Stored data
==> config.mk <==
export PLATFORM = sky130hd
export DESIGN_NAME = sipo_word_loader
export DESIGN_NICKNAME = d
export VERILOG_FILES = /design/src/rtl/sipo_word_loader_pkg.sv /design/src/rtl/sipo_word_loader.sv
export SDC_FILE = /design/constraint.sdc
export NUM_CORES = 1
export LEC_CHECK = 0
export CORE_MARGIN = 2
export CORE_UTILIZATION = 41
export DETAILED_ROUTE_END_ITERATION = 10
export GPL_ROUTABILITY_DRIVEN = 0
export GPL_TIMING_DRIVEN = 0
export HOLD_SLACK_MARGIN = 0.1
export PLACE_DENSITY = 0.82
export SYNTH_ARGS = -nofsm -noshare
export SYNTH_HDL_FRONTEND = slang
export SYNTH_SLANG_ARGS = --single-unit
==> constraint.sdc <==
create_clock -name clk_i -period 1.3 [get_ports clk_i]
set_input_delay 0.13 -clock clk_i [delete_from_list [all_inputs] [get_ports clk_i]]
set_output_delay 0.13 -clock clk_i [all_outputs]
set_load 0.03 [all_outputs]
---
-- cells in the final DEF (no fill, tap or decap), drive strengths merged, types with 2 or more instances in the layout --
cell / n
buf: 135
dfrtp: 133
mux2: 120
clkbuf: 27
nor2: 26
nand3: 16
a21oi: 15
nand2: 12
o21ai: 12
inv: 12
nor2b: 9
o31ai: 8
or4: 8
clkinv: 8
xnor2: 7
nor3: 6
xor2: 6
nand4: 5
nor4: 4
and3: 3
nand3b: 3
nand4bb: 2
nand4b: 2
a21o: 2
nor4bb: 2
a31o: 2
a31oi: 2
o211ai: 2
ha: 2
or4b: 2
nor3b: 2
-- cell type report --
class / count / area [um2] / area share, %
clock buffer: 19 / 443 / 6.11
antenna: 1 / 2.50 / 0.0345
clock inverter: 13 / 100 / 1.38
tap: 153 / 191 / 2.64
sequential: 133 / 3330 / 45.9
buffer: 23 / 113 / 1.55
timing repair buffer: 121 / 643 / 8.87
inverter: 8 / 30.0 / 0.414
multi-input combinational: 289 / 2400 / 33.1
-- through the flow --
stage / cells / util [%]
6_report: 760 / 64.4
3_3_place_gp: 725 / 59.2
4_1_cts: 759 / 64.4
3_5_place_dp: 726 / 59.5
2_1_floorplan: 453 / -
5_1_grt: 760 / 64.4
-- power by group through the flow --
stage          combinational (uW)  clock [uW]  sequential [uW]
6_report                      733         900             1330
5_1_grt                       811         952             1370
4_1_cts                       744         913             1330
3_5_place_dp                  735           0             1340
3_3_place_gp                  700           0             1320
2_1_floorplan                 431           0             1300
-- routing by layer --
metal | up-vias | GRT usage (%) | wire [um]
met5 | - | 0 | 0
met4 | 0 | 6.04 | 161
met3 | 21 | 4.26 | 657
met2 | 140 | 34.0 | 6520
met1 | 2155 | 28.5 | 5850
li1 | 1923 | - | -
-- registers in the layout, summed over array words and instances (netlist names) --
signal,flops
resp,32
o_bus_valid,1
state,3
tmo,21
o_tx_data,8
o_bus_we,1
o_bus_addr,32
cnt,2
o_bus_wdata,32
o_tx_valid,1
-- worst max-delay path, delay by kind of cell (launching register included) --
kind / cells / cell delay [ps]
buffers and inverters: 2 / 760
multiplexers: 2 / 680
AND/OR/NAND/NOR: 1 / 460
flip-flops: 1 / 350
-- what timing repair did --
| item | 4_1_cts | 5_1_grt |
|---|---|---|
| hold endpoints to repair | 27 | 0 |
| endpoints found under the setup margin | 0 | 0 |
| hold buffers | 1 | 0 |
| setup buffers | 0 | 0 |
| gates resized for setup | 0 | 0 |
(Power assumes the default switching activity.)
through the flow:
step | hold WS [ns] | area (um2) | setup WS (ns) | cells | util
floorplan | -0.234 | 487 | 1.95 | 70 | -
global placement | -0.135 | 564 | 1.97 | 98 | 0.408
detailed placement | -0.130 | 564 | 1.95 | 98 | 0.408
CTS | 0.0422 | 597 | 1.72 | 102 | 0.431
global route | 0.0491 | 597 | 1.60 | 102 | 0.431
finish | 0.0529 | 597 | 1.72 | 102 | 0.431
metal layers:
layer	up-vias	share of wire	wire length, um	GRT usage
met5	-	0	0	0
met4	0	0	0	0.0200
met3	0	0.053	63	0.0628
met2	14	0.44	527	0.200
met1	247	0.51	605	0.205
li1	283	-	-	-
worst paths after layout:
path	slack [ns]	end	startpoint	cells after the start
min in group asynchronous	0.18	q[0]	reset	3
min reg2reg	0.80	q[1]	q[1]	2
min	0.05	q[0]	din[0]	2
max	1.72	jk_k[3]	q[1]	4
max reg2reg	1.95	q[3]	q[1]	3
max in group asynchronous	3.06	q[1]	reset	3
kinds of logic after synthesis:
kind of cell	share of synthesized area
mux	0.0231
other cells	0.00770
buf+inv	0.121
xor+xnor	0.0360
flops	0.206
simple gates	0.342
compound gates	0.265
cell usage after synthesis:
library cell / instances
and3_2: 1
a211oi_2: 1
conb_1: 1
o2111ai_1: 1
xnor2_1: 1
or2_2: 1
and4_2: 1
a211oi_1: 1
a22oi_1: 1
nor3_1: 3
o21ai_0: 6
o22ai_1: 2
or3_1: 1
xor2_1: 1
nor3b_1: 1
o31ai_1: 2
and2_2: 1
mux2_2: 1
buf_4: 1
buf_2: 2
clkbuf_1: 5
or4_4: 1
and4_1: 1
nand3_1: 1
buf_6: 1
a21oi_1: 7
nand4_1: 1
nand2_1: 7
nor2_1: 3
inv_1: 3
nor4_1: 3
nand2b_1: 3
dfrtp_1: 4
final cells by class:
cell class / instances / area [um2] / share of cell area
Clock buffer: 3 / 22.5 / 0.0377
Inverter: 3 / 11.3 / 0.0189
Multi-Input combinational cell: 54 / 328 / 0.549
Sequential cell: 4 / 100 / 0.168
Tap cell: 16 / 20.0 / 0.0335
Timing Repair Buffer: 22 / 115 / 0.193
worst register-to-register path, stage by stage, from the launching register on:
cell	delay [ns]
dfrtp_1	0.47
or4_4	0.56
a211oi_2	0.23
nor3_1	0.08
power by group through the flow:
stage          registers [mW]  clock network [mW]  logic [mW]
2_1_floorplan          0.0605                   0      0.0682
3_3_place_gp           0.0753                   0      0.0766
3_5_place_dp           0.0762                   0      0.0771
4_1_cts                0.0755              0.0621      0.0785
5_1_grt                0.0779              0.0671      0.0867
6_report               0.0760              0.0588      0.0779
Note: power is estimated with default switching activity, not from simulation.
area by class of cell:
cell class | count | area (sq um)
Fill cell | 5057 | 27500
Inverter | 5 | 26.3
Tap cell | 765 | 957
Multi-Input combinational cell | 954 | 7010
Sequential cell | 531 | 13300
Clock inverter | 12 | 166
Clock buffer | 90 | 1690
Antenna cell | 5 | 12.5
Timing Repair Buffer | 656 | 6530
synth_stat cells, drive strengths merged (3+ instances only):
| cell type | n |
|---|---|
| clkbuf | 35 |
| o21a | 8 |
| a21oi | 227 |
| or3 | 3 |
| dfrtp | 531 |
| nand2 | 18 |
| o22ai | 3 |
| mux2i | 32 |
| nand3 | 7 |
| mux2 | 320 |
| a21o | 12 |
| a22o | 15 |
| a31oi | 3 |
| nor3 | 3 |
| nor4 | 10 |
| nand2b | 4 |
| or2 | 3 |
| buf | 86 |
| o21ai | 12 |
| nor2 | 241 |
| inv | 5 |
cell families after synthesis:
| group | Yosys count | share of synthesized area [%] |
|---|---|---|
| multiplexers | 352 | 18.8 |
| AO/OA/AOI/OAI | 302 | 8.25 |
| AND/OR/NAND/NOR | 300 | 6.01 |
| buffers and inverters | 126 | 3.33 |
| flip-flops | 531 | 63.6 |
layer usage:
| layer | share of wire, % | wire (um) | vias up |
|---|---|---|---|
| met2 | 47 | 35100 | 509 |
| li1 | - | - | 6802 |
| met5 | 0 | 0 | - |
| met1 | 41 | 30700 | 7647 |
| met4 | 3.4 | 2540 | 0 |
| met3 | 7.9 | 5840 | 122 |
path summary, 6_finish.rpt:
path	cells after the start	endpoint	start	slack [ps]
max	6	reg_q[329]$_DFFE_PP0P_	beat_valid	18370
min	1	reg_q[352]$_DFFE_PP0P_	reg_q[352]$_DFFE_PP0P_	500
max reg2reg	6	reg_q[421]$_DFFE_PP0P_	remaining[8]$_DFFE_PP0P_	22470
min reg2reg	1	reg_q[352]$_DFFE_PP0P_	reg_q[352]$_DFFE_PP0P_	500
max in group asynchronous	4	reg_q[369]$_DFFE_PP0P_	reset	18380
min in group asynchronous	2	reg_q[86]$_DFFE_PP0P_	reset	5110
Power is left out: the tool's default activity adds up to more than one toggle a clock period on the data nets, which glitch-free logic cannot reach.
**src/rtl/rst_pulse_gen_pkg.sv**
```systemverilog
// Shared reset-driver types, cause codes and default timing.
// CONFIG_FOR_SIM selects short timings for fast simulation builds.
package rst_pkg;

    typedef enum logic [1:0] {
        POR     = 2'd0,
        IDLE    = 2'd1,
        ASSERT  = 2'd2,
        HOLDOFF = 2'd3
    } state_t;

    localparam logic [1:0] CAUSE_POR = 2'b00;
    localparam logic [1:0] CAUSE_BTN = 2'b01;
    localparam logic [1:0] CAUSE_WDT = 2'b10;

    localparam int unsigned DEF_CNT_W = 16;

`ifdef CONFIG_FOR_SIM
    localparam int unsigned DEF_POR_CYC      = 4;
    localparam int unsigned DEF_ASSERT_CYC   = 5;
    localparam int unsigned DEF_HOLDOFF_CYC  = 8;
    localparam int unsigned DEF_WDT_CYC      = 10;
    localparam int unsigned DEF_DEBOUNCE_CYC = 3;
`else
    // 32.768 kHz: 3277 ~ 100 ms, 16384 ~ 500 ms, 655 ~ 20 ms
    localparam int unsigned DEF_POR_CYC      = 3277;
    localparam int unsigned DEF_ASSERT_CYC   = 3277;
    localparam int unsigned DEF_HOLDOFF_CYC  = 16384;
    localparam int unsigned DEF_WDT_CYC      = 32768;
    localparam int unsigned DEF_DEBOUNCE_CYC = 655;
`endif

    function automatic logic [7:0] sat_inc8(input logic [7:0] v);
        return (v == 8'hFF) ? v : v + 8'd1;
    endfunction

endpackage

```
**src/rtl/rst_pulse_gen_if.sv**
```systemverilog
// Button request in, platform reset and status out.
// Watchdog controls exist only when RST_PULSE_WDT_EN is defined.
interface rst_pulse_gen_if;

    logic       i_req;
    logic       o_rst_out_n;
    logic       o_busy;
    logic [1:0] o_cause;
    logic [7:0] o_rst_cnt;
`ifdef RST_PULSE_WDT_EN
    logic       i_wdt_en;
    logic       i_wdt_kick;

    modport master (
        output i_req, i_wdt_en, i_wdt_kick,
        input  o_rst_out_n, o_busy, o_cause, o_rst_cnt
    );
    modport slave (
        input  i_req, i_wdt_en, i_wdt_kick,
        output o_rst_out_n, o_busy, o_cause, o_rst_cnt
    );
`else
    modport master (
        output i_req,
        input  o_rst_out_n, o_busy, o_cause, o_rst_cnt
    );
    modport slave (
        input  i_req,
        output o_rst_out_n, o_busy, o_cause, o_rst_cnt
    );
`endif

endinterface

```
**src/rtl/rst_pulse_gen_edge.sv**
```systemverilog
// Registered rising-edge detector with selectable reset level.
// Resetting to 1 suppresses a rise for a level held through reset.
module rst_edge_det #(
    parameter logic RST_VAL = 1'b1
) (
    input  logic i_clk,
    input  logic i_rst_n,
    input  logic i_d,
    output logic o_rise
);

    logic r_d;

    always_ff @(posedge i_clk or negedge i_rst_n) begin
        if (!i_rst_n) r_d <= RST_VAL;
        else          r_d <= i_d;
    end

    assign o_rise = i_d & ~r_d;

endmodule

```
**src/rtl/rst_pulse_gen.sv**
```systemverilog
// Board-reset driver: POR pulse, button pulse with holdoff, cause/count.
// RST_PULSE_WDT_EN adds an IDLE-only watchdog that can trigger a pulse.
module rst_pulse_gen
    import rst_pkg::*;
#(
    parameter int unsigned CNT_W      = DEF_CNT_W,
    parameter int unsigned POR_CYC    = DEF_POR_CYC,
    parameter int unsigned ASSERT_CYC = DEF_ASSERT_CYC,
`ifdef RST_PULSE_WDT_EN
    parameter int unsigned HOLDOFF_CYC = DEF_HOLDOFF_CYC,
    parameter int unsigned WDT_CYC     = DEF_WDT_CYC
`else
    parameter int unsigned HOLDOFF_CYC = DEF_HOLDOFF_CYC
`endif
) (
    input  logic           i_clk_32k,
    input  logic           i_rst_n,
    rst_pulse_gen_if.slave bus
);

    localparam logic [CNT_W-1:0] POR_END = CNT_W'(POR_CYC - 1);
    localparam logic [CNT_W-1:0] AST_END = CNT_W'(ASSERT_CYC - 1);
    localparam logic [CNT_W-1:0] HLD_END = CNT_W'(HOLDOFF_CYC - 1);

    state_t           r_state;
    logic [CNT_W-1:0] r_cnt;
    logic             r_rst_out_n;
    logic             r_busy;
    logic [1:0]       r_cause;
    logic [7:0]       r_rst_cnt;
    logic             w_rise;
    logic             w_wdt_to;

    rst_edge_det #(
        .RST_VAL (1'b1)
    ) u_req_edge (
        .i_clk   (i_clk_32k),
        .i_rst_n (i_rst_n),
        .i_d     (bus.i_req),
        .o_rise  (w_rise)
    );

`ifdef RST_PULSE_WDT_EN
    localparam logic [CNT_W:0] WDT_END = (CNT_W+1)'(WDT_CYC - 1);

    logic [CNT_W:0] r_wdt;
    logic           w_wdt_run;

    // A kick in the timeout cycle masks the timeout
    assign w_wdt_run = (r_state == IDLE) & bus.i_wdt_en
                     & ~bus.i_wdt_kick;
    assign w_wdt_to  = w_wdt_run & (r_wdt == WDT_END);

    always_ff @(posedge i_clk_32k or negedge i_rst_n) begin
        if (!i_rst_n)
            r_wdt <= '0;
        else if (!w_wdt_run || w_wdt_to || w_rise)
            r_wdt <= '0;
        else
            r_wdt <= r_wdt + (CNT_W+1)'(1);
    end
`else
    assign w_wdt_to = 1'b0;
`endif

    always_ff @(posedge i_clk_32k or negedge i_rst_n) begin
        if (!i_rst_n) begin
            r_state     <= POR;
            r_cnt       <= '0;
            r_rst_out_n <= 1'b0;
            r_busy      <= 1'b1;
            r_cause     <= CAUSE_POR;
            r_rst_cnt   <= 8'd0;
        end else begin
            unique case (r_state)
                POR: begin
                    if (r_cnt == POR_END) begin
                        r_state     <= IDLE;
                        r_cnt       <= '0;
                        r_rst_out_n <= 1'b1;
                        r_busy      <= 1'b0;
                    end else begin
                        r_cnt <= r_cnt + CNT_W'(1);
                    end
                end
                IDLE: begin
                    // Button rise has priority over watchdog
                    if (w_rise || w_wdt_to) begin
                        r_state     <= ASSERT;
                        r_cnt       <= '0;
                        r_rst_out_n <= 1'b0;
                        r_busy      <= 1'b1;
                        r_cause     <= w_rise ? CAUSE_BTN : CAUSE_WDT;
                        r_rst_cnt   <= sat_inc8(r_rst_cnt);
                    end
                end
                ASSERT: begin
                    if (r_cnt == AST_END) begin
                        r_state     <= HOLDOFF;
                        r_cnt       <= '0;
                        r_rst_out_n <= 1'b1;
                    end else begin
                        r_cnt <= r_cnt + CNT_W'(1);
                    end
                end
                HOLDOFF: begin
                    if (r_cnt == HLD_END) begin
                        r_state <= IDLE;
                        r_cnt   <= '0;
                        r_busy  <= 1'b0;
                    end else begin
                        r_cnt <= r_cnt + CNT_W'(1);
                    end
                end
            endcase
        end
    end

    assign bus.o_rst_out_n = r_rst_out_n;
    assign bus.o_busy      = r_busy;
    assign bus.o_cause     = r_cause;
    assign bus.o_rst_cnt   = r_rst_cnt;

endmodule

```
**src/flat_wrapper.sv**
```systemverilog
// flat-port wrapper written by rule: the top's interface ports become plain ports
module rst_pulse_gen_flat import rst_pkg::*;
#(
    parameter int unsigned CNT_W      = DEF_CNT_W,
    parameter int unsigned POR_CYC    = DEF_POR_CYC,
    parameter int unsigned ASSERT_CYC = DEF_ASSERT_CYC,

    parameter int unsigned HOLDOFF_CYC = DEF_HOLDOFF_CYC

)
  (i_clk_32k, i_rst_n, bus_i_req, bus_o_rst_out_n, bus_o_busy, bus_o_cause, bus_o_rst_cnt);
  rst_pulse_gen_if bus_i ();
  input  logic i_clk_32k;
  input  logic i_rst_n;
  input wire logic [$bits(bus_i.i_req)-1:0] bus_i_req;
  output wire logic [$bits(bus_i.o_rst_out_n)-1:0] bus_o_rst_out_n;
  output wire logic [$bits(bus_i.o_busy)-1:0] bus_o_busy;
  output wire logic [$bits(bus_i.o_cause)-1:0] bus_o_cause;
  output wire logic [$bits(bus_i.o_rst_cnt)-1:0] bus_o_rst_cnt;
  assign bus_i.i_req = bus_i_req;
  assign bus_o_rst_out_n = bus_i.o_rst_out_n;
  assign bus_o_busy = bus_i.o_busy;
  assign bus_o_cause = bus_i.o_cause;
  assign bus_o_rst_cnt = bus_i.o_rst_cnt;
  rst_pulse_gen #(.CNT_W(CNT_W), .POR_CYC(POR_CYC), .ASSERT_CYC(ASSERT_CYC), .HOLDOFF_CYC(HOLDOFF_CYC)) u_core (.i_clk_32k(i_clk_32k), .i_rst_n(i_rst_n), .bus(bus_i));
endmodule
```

» **REQUIREMENT**
An exact copy of the lines above, from the one containing "-- cells in" down to the one containing "3_5_place_dp: 726 / 59.5" and including both, is the whole answer; retype it and nothing else.

» **SOLUTION TO THE PROBLEM**
-- cells in the final DEF (no fill, tap or decap), drive strengths merged, types with 2 or more instances in the layout --
cell / n
buf: 135
dfrtp: 133
mux2: 120
clkbuf: 27
nor2: 26
nand3: 16
a21oi: 15
nand2: 12
o21ai: 12
inv: 12
nor2b: 9
o31ai: 8
or4: 8
clkinv: 8
xnor2: 7
nor3: 6
xor2: 6
nand4: 5
nor4: 4
and3: 3
nand3b: 3
nand4bb: 2
nand4b: 2
a21o: 2
nor4bb: 2
a31o: 2
a31oi: 2
o211ai: 2
ha: 2
or4b: 2
nor3b: 2
-- cell type report --
class / count / area [um2] / area share, %
clock buffer: 19 / 443 / 6.11
antenna: 1 / 2.50 / 0.0345
clock inverter: 13 / 100 / 1.38
tap: 153 / 191 / 2.64
sequential: 133 / 3330 / 45.9
buffer: 23 / 113 / 1.55
timing repair buffer: 121 / 643 / 8.87
inverter: 8 / 30.0 / 0.414
multi-input combinational: 289 / 2400 / 33.1
-- through the flow --
stage / cells / util [%]
6_report: 760 / 64.4
3_3_place_gp: 725 / 59.2
4_1_cts: 759 / 64.4
3_5_place_dp: 726 / 59.5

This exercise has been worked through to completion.